After completing the first field, you will notice a red exclamation mark between CO2 Data Cleaned and Energy. This indicates that the columns you have joined are no longer of the same data type. One is formatted as date, and the other numeric.

You will also notice that after changing Year (CO2 Data Cleaned) to a Date type, the data preview pane will no longer display properly.

  1. To fix this, go to the column list in the lower left of the screen.

yvCRj6NvQy2wkY-jb7MtiA_96788660bb1c467996d92db0be510ff1_tableaujoinfix1

  1. Select the # icon next to the Year1 (Energy) column. Then, change the data type to Date.

dzDttM_NTdKw7bTPzY3Sww_72b17dfc6d94400ba493f9cd473b7cf1_tableaujoinfix3

You may need to click Update Now in the preview pane to display the data properly. Make sure to repeat this step when you change more data types later on in this exercise.

The red exclamation mark will disappear. You might notice that all the years have been put into a month/day/year form with the default month and day as January 1st. This will not create any problems when creating a visualization, as you will filter the data by year.

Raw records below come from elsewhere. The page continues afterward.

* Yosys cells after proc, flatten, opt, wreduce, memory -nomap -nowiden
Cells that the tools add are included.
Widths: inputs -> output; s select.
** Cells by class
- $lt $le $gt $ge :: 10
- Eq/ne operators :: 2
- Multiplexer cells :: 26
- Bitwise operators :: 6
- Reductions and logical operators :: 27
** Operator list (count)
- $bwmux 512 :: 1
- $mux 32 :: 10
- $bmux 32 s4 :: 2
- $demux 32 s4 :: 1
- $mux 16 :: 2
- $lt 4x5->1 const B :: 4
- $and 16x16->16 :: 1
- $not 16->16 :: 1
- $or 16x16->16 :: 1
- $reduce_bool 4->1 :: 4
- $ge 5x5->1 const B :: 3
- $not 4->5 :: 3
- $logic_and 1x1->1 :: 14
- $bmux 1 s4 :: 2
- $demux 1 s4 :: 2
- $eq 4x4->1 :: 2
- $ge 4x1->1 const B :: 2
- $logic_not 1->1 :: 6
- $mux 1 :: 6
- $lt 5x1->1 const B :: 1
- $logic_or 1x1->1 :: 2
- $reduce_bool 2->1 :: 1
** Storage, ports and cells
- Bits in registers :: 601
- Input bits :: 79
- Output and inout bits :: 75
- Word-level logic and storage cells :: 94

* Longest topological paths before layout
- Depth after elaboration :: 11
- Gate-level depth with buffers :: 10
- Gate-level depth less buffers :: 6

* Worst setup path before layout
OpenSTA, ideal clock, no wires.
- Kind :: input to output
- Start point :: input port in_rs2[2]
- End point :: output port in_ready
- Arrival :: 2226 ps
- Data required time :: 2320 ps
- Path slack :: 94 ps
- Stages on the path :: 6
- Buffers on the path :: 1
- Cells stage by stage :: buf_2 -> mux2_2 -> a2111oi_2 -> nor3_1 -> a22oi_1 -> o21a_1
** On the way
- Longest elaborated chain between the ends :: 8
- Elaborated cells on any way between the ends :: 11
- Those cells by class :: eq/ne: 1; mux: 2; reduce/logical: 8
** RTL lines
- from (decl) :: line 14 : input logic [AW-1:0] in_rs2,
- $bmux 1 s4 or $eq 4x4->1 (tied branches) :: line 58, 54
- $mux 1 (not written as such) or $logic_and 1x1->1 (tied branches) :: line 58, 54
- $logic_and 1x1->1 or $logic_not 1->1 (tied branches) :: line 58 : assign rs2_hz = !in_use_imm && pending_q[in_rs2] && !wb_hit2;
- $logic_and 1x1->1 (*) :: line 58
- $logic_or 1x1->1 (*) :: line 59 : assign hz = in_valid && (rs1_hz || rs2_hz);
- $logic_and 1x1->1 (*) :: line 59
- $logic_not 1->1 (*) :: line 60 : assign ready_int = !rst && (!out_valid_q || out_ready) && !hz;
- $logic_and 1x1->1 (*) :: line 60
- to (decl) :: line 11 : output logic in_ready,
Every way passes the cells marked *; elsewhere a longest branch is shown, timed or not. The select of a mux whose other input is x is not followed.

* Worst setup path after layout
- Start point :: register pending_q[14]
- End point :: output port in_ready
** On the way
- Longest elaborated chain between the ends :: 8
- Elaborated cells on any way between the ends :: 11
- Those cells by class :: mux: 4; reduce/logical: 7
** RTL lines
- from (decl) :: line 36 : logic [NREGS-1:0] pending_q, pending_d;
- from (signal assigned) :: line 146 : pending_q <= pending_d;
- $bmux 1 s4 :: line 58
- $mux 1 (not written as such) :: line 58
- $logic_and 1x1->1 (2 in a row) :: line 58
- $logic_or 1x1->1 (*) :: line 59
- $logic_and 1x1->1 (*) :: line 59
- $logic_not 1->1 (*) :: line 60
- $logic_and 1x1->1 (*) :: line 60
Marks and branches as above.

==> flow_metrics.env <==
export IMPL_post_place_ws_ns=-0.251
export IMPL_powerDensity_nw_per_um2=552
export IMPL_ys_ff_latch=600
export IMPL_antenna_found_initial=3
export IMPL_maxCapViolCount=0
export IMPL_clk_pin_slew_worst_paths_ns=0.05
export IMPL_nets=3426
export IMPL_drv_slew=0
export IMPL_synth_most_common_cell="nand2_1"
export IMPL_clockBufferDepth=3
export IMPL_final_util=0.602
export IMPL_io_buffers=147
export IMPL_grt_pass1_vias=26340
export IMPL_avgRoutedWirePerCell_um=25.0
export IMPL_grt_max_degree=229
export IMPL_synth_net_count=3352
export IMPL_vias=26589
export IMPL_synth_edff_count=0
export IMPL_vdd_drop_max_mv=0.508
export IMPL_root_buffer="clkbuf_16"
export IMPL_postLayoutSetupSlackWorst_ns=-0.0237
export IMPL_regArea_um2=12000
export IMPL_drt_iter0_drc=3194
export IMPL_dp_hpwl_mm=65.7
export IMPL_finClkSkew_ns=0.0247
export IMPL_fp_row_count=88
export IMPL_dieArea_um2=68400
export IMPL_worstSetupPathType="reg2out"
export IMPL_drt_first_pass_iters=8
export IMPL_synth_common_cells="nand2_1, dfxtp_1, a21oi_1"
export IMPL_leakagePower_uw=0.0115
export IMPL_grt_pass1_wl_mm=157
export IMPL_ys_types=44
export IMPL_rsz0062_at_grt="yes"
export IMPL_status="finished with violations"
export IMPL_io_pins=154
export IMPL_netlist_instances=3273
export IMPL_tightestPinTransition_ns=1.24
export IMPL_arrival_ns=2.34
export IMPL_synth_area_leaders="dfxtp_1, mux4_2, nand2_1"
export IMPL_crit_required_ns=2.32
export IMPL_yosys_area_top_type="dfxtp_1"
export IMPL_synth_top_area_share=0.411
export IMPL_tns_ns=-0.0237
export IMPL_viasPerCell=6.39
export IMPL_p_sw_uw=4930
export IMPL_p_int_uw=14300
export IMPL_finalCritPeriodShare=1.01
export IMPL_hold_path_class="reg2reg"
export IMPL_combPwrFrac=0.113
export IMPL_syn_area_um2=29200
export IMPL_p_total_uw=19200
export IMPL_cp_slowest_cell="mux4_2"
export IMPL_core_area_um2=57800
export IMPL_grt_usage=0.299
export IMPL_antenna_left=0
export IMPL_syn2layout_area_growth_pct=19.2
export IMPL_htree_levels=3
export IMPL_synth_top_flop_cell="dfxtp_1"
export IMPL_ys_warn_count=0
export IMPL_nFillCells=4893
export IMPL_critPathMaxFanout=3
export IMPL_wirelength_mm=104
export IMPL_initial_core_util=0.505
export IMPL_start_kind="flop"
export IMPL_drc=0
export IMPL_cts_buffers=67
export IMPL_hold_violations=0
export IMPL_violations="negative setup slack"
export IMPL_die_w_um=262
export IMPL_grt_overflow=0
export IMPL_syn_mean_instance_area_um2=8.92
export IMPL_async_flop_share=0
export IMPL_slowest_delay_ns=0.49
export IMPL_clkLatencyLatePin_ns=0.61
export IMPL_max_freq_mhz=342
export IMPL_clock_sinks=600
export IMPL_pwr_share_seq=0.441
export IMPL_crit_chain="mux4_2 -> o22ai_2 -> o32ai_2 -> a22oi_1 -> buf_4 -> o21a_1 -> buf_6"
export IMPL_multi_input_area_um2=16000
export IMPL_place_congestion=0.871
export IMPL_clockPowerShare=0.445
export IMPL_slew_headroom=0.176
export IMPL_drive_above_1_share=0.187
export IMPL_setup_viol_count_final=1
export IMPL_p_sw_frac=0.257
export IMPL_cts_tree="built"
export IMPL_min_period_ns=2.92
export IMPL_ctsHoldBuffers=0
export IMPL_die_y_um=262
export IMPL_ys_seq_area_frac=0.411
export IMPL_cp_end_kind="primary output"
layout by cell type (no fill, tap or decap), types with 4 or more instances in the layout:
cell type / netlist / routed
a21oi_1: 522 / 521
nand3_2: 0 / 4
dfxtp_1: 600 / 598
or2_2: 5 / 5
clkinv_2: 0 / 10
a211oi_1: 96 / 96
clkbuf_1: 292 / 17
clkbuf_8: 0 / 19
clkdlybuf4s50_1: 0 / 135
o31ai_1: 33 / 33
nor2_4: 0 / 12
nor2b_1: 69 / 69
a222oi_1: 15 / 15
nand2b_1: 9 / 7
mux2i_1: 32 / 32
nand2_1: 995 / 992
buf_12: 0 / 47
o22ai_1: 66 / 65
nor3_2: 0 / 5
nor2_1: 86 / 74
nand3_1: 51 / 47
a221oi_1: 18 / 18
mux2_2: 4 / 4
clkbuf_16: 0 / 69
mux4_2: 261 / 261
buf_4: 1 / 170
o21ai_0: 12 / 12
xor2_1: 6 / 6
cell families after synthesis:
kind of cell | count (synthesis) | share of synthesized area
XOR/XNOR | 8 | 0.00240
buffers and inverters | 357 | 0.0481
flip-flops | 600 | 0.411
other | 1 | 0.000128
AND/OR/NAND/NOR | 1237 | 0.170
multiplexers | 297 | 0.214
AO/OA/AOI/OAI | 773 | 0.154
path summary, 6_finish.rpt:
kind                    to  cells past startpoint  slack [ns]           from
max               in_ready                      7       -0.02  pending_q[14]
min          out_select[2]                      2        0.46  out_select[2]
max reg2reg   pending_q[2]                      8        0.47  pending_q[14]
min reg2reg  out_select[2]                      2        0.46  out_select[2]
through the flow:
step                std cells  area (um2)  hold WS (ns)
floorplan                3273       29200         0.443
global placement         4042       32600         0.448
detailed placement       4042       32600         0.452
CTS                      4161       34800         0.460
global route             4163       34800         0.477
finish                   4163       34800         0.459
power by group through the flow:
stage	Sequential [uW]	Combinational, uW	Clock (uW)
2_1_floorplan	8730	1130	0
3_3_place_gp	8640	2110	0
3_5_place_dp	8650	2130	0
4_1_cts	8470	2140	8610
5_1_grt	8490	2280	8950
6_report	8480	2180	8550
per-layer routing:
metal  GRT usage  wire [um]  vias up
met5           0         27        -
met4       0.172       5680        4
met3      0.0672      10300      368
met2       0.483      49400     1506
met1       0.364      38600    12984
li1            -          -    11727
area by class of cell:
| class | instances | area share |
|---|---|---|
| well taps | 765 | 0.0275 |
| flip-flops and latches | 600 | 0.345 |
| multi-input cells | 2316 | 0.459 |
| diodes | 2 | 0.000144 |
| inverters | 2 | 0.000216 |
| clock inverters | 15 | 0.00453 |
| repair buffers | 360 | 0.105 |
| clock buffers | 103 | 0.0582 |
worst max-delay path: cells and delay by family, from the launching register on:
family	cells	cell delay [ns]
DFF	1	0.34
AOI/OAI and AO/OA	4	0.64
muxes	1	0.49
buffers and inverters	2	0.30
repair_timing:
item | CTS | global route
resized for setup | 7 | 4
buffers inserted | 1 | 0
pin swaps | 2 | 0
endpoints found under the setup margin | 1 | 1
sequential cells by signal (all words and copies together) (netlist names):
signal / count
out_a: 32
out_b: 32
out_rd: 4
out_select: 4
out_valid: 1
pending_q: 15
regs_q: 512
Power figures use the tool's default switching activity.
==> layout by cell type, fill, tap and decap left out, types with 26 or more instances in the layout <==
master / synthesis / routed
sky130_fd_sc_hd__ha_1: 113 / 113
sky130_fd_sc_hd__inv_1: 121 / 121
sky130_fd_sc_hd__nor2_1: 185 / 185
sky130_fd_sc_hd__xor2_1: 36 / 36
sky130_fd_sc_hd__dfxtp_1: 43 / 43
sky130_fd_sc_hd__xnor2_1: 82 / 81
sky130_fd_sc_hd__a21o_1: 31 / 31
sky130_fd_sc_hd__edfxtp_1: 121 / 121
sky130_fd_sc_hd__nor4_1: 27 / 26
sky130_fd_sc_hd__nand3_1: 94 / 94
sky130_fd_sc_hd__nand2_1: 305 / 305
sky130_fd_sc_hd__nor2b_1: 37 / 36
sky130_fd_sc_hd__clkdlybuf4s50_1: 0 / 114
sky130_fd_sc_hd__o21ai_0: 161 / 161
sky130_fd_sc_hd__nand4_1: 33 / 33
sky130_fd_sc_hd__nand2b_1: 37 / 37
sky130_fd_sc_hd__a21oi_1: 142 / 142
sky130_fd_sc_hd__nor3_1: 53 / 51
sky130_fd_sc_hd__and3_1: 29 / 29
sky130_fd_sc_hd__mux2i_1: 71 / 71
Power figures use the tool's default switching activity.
## config.mk

```make
export PLATFORM = sky130hd
export DESIGN_NAME = sr_latch_ctrl
export DESIGN_NICKNAME = d
export VERILOG_FILES = /design/src/rtl/sr_latch_ctrl.sv
export SDC_FILE = /design/constraint.sdc
export NUM_CORES = 1
export LEC_CHECK = 0
export ABC_CLOCK_PERIOD_IN_PS = 2700
export CORE_MARGIN = 2
export CORE_UTILIZATION = 55
export CTS_CLUSTER_SIZE = 40
export DETAILED_ROUTE_END_ITERATION = 8
export PLACE_DENSITY = 0.83
export SETUP_SLACK_MARGIN = 0.02
export SLEW_MARGIN = 15
export SYNTH_ARGS = -nofsm -noshare
export SYNTH_HDL_FRONTEND = slang
export SYNTH_SLANG_ARGS = --single-unit
```

## constraint.sdc

```tcl
create_clock -name Clk -period 2.7 [get_ports Clk]
set_input_delay 0.54 -clock Clk [delete_from_list [all_inputs] [get_ports Clk]]
set_output_delay 0.54 -clock Clk [all_outputs]
set_load 0.01 [all_outputs]
```

## src/rtl/sr_latch_ctrl.sv

```systemverilog
// sr_latch_ctrl: command sequencer for a gated SR latch.
// Takes set/clear requests and drives the latch through setup, an En pulse, hold and settle.
// Then reads Q/notQ back through 2-flop synchronizers and returns the observed value plus a fault flag.
module sr_latch_ctrl #(
  parameter int EN_CYCLES     = 2,
  parameter int HOLD_CYCLES   = 1,
  parameter int SETTLE_CYCLES = 3,
  parameter int CNT_W         = 3
) (
  input  logic       Clk,
  input  logic       notRst,
  input  logic       ReqValid,
  output logic       ReqReady,
  input  logic       ReqSet,
  output logic       RespValid,
  input  logic       RespReady,
  output logic       RespQ,
  output logic       RespErr,
  output logic [7:0] ErrCnt,
  output logic       En,
  output logic       S,
  output logic       R,
  input  logic       Q,
  input  logic       notQ
);

  // Reject parameter sets the sequencer cannot honour.
  if (EN_CYCLES < 1) begin : gBadEn
    $error("EN_CYCLES must be >= 1");
  end
  if (HOLD_CYCLES < 1) begin : gBadHold
    $error("HOLD_CYCLES must be >= 1");
  end
  if (SETTLE_CYCLES < 3) begin : gBadSettle
    $error("SETTLE_CYCLES must be >= 3 to cover the synchronizer");
  end
  if ((EN_CYCLES - 1) >= (1 << CNT_W) || (HOLD_CYCLES - 1) >= (1 << CNT_W) ||
      (SETTLE_CYCLES - 1) >= (1 << CNT_W)) begin : gBadCnt
    $error("CNT_W too narrow for the phase lengths");
  end

  localparam logic [CNT_W-1:0] EN_LOAD     = CNT_W'(EN_CYCLES - 1);
  localparam logic [CNT_W-1:0] HOLD_LOAD   = CNT_W'(HOLD_CYCLES - 1);
  localparam logic [CNT_W-1:0] SETTLE_LOAD = CNT_W'(SETTLE_CYCLES - 1);

  typedef enum logic [2:0] {
    IDLE   = 3'd0,
    SETUP  = 3'd1,
    PULSE  = 3'd2,
    HOLD   = 3'd3,
    SETTLE = 3'd4,
    RESP   = 3'd5
  } stateT;

  stateT            stateReg, stateNext;
  logic [CNT_W-1:0] cntReg, cntNext;
  logic             cmdReg, cmdNext;
  logic             enReg, enNext;
  logic             sReg, sNext;
  logic             rReg, rNext;
  logic             reqReadyReg, reqReadyNext;
  logic             respValidReg, respValidNext;
  logic             respQReg, respQNext;
  logic             respErrReg, respErrNext;
  logic [7:0]       errCntReg, errCntNext;
  logic             qMeta, qSync, nqMeta, nqSync;
  logic             errNow;

  // Two-flop synchronizers for the asynchronous latch outputs.
  always_ff @(posedge Clk or negedge notRst) begin
    if (!notRst) begin
      qMeta  <= 1'b0;
      qSync  <= 1'b0;
      nqMeta <= 1'b0;
      nqSync <= 1'b0;
    end else begin
      qMeta  <= Q;
      qSync  <= qMeta;
      nqMeta <= notQ;
      nqSync <= nqMeta;
    end
  end

  // Fault verdict for the value currently seen through the synchronizers.
  assign errNow = (qSync == nqSync) | (qSync != cmdReg);

  // Next-state and next-output logic; every latch-facing output is a flop.
  always_comb begin
    stateNext     = stateReg;
    cntNext       = cntReg;
    cmdNext       = cmdReg;
    enNext        = enReg;
    sNext         = sReg;
    rNext         = rReg;
    respValidNext = respValidReg;
    respQNext     = respQReg;
    respErrNext   = respErrReg;
    errCntNext    = errCntReg;
    unique case (stateReg)
      IDLE: begin
        if (ReqValid && reqReadyReg) begin
          stateNext = SETUP;
          cmdNext   = ReqSet;
          sNext     = ReqSet;
          rNext     = ~ReqSet;
          enNext    = 1'b0;
          cntNext   = '0;
        end
      end
      SETUP: begin
        stateNext = PULSE;
        enNext    = 1'b1;
        cntNext   = EN_LOAD;
      end
      PULSE: begin
        if (cntReg == '0) begin
          stateNext = HOLD;
          enNext    = 1'b0;
          cntNext   = HOLD_LOAD;
        end else begin
          cntNext = cntReg - 1'b1;
        end
      end
      HOLD: begin
        if (cntReg == '0) begin
          stateNext = SETTLE;
          sNext     = 1'b0;
          rNext     = 1'b0;
          cntNext   = SETTLE_LOAD;
        end else begin
          cntNext = cntReg - 1'b1;
        end
      end
      SETTLE: begin
        if (cntReg == '0) begin
          stateNext     = RESP;
          respValidNext = 1'b1;
          respQNext     = qSync;
          respErrNext   = errNow;
          if (errNow && (errCntReg != 8'd255)) begin
            errCntNext = errCntReg + 8'd1;
          end
        end else begin
          cntNext = cntReg - 1'b1;
        end
      end
      RESP: begin
        if (RespReady) begin
          stateNext     = IDLE;
          respValidNext = 1'b0;
        end
      end
      default: begin
        stateNext     = IDLE;
        enNext        = 1'b0;
        sNext         = 1'b0;
        rNext         = 1'b0;
        respValidNext = 1'b0;
      end
    endcase
    reqReadyNext = (stateNext == IDLE);
  end

  // State and registered outputs; reset drops the latch drive immediately.
  always_ff @(posedge Clk or negedge notRst) begin
    if (!notRst) begin
      stateReg     <= IDLE;
      cntReg       <= '0;
      cmdReg       <= 1'b0;
      enReg        <= 1'b0;
      sReg         <= 1'b0;
      rReg         <= 1'b0;
      reqReadyReg  <= 1'b0;
      respValidReg <= 1'b0;
      respQReg     <= 1'b0;
      respErrReg   <= 1'b0;
      errCntReg    <= 8'd0;
    end else begin
      stateReg     <= stateNext;
      cntReg       <= cntNext;
      cmdReg       <= cmdNext;
      enReg        <= enNext;
      sReg         <= sNext;
      rReg         <= rNext;
      reqReadyReg  <= reqReadyNext;
      respValidReg <= respValidNext;
      respQReg     <= respQNext;
      respErrReg   <= respErrNext;
      errCntReg    <= errCntNext;
    end
  end

  assign ReqReady  = reqReadyReg;
  assign RespValid = respValidReg;
  assign RespQ     = respQReg;
  assign RespErr   = respErrReg;
  assign ErrCnt    = errCntReg;
  assign En        = enReg;
  assign S         = sReg;
  assign R         = rReg;

endmodule

```

==> flow_metrics.env <==
export IMPL_rsz0062_at_grt="false"
export IMPL_cts_tree="done"
export IMPL_max_freq_mhz=474
export IMPL_cts_hold_buffers=0
export IMPL_antenna_found_initial=0
export IMPL_clock_power_share_pct=17.2
export IMPL_drc=0
export IMPL_firstDrtPassIters=4
export IMPL_postCtsResizedCells=0
export IMPL_syn2layout_area_growth_pct=21.8
export IMPL_dp_slack_ns=0.620
export IMPL_final_common_cell="dfrtp_1"
export IMPL_clockBufferDepth=2
export IMPL_fin_crit_ns=2.11
export IMPL_core_sq_um=2210
export IMPL_dp_hpwl_mm=1.84
export IMPL_start_util_pct=57.7
export IMPL_num_vias=1000
export IMPL_status="completed"
export IMPL_synth_seq_cells=26
export IMPL_p_per_area_nw_per_um2=984
export IMPL_fin_cells=174
export IMPL_r2r_setup_slack_ns=0.59
export IMPL_final_util_pct=70.4
export IMPL_dieHeight_um=52.2
export IMPL_netSwitchingPower_mw=0.558
export IMPL_hp_class="flip-flop to flip-flop"
export IMPL_cp_data_arrival_time_ns=2.33
export IMPL_synth_area_sq_um=1280
export IMPL_rows=17
export IMPL_worstMarginPinSlew_ns=0.653
export IMPL_clockRootBuffer="clkbuf_4"
export IMPL_routedWlPerCell_um=14.0
export IMPL_drt_iter0_drc=15
export IMPL_diodes=0
export IMPL_timing_hold_ws_ns=0.368
export IMPL_final_antenna_net_count=0
export IMPL_vdd_drop_max_v=0.000655
export IMPL_synthCells=125
export IMPL_required_ns=2.92
export IMPL_seqPwrFrac_pct=40.7
export IMPL_via_per_inst=5.75
export IMPL_cp_end_kind="flip-flop"
export IMPL_grt_pass1_wl_mm=4.18
export IMPL_drive_gt1_share_pct=6.85
export IMPL_clock_skew_ns=0.00757
export IMPL_ioPinCount=22
export IMPL_die_area_sq_um=2720
export IMPL_cts_setup_buffers=0
export IMPL_clk_pin_slew_ns=0.14
export IMPL_grt_pass1_vias=975
export IMPL_largest_reg_flops=8
export IMPL_ys_warn_count=0
export IMPL_seq_area_frac_synth_pct=50.9
export IMPL_grt_max_degree=27
export IMPL_hold_violations=0
export IMPL_dieWidth_um=52.2
export IMPL_gp_congestion=0.770
export IMPL_slew_headroom_pct=56.4
export IMPL_drv_cap=0
export IMPL_postSynthAreaPerCell_sq_um=10.2
export IMPL_place_inst=170
export IMPL_post_route_period_util_pct=78.1
export IMPL_h_tree_depth=1
export IMPL_power_frac_comb_pct=42.2
export IMPL_synth_cell_types=36
export IMPL_overflow=0
export IMPL_tns_ns=0
export IMPL_clk_latency_ns=0.32
export IMPL_maxSlewViolCount=0
export IMPL_power_internal_mw=0.974
export IMPL_setup_viol=0
export IMPL_worst_setup_path_start_kind="flip-flop"
export IMPL_clock_sinks=26
export IMPL_syn_nets=135
export IMPL_cts_buffers=3
export IMPL_final_cell_mix="dfrtp_1, clkdlybuf4s50_1, a21oi_1"
export IMPL_io_buffers=21
export IMPL_layout_setup_ws_ns=0.592
export IMPL_crit_path_max_fanout=12
export IMPL_finalWirelength_mm=2.44
export IMPL_grt_usage_pct=20.7
export IMPL_crit_type="flip-flop to flip-flop"
export IMPL_final_nets=157
export IMPL_p_sw_share_pct=36.4
export IMPL_p_leak_nw=0.685
-- per-stage QoR --
step,power (mW),instance area [sq um]
after floorplan,1.02,1280
after global placement,1.24,1500
after detailed placement,1.27,1500
after CTS,1.54,1560
after global routing,1.65,1560
final,1.53,1560
-- worst paths after layout --
check / endpoint / cells after the start / startpoint
worst min-delay path: qSync / 0 / qMeta
worst max register to register: ErrCnt[6] / 4 / stateReg[0]
worst min register to register: qSync / 0 / qMeta
max in group asynchronous: nqSync / 2 / notRst
worst max-delay path: ErrCnt[6] / 4 / stateReg[0]
min in group asynchronous: En / 2 / notRst
-- synthesized netlist by cell type --
cell type	instances	area share (%)
or3_1	1	0.49
nor2_1	6	1.8
nor4_2	2	2.0
o311ai_0	1	0.69
nand2_1	7	2.1
and3b_1	2	1.4
a21oi_1	9	3.5
nor2b_1	1	0.49
inv_1	8	2.4
nand4b_1	1	0.69
nand2b_1	6	2.9
dfrtp_1	26	51
o21bai_1	1	0.59
nand4_1	1	0.49
ha_1	3	2.9
buf_6	1	0.88
mux2_2	1	0.88
and2_1	2	0.98
o22a_1	1	0.69
o221ai_1	2	1.4
a2111o_1	1	0.88
or3b_1	1	0.69
o21ai_1	3	1.2
a21boi_0	2	1.2
buf_4	1	0.59
nor3_1	4	1.6
a211oi_1	1	0.59
nand3_1	6	2.4
a31oi_1	1	0.49
o32a_1	1	0.78
nor4b_2	1	1.2
mux2_1	2	1.8
clkbuf_1	4	1.2
o21ai_0	8	3.1
o22ai_1	2	0.98
xor2_1	5	3.4
-- kinds of logic (layout without fill, tap and decap cells) --
group	after synthesis	count (layout)	synth area share, %
buffers and inverters	14	35	5.00
DFF	26	26	50.9
and+or+nand+nor	41	41	19.0
xor gates and xnor gates	5	5	3.43
adders and majority gates	3	3	2.94
AOI/OAI and AO/OA	33	33	16.1
muxes	3	3	2.64
-- critical path: stages, from the launching register on --
cell,delay (ns)
dfrtp_1,0.51
or3b_1,0.45
a2111o_1,0.45
nor3_1,0.26
mux2_1,0.34
-- area by class of cell --
cell class | count | area [sq um]
clock buffers | 3 | 22.5
clock inverters | 1 | 30.0
fillers | 173 | 656
inverters | 8 | 30.0
multi-input cells | 85 | 563
flip-flops and latches | 26 | 651
well taps | 28 | 35.0
repair buffers | 23 | 225
-- power by group through the flow --
stage / clock network [mW] / logic, mW / registers [mW]
2_1_floorplan: 0 / 0.408 / 0.615
3_3_place_gp: 0 / 0.619 / 0.618
3_5_place_dp: 0 / 0.644 / 0.630
4_1_cts: 0.270 / 0.647 / 0.621
5_1_grt: 0.284 / 0.727 / 0.642
6_report: 0.263 / 0.646 / 0.623
-- metal layers --
metal	wire (um)	GRT usage [%]	vias up
met5	0	0	-
met4	45	6.41	0
met3	123	5.71	6
met2	1210	32.9	31
met1	1060	27.5	475
li1	-	-	488
Note: power is estimated with default switching activity, not from simulation.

Connect additional datasets

Before adding any additional joins, the data type for Year(Gdptotal) needs to change.

A pop-up window will appear for the join. It might already be populated with Year1 under Datasource and Year(Gdptotal) under gdptotal.

  1. Click on gdptotal under Connections.
  2. Under Sheets, drag the gdptotal sheet into the white space underneath the energy box.
  3. Go to the column list in the lower left of the screen, scroll until you find the column Year(Gdptotal). Click on # above it. A drop-down menu will appear.
  4. Select Date from the drop-down menu.

If the data preview does not display properly, fix the date type in the lower left pane.

  1. Click on the Venn diagram between energy and gdptotal. Click on Add new join clause under year. A drop-down menu will appear.
  2. Under CO2 Data Cleaned click on Country Name.

K4_JxDVaTFKPycQ1WrxSYw_9c604f9425d64f8fa2f23fc2f73883f1_realdropdown

  1. Click on the empty field under gdptotal across from Country Name. A dropdown menu will appear.
  2. Set the right side of the join statement to Country1.
  3. Close the Join pop-up by clicking on its exit button.

Now you are going to join totalpopulation, the last of the four datasets that you downloaded.

  1. Click on totalpopulation under Connections.
  2. Under Sheets, drag the totalpopulation sheet into the white space to the right of the energy and gdptotal boxes.

A pop-up window will appear for the join. It should already be populated with Year under Datasource and Year(totalpopulation) under totalpopulation.

  1. Go to the column list in the lower left of the screen, scroll until you find the Year(totalpopulation) column. Click on # above it. A drop-down menu will appear.
  2. Select Date from the drop-down menu.

If the data preview does not display properly, fix the date type in the lower left pane.

  1. Click on the Venn diagram to the left of totalpopulation. Click on Add new join clause under Year. A drop-down menu will appear.
  2. Under CO2 Data Cleaned click Country Name.
  3. Click on the empty field under totalpopulation across from Country Name. A dropdown menu will appear.
  4. Click Country (totalpopulation).
  5. Close the Join pop-up by clicking on its exit button.
  6. Click the Update button to view your data columns.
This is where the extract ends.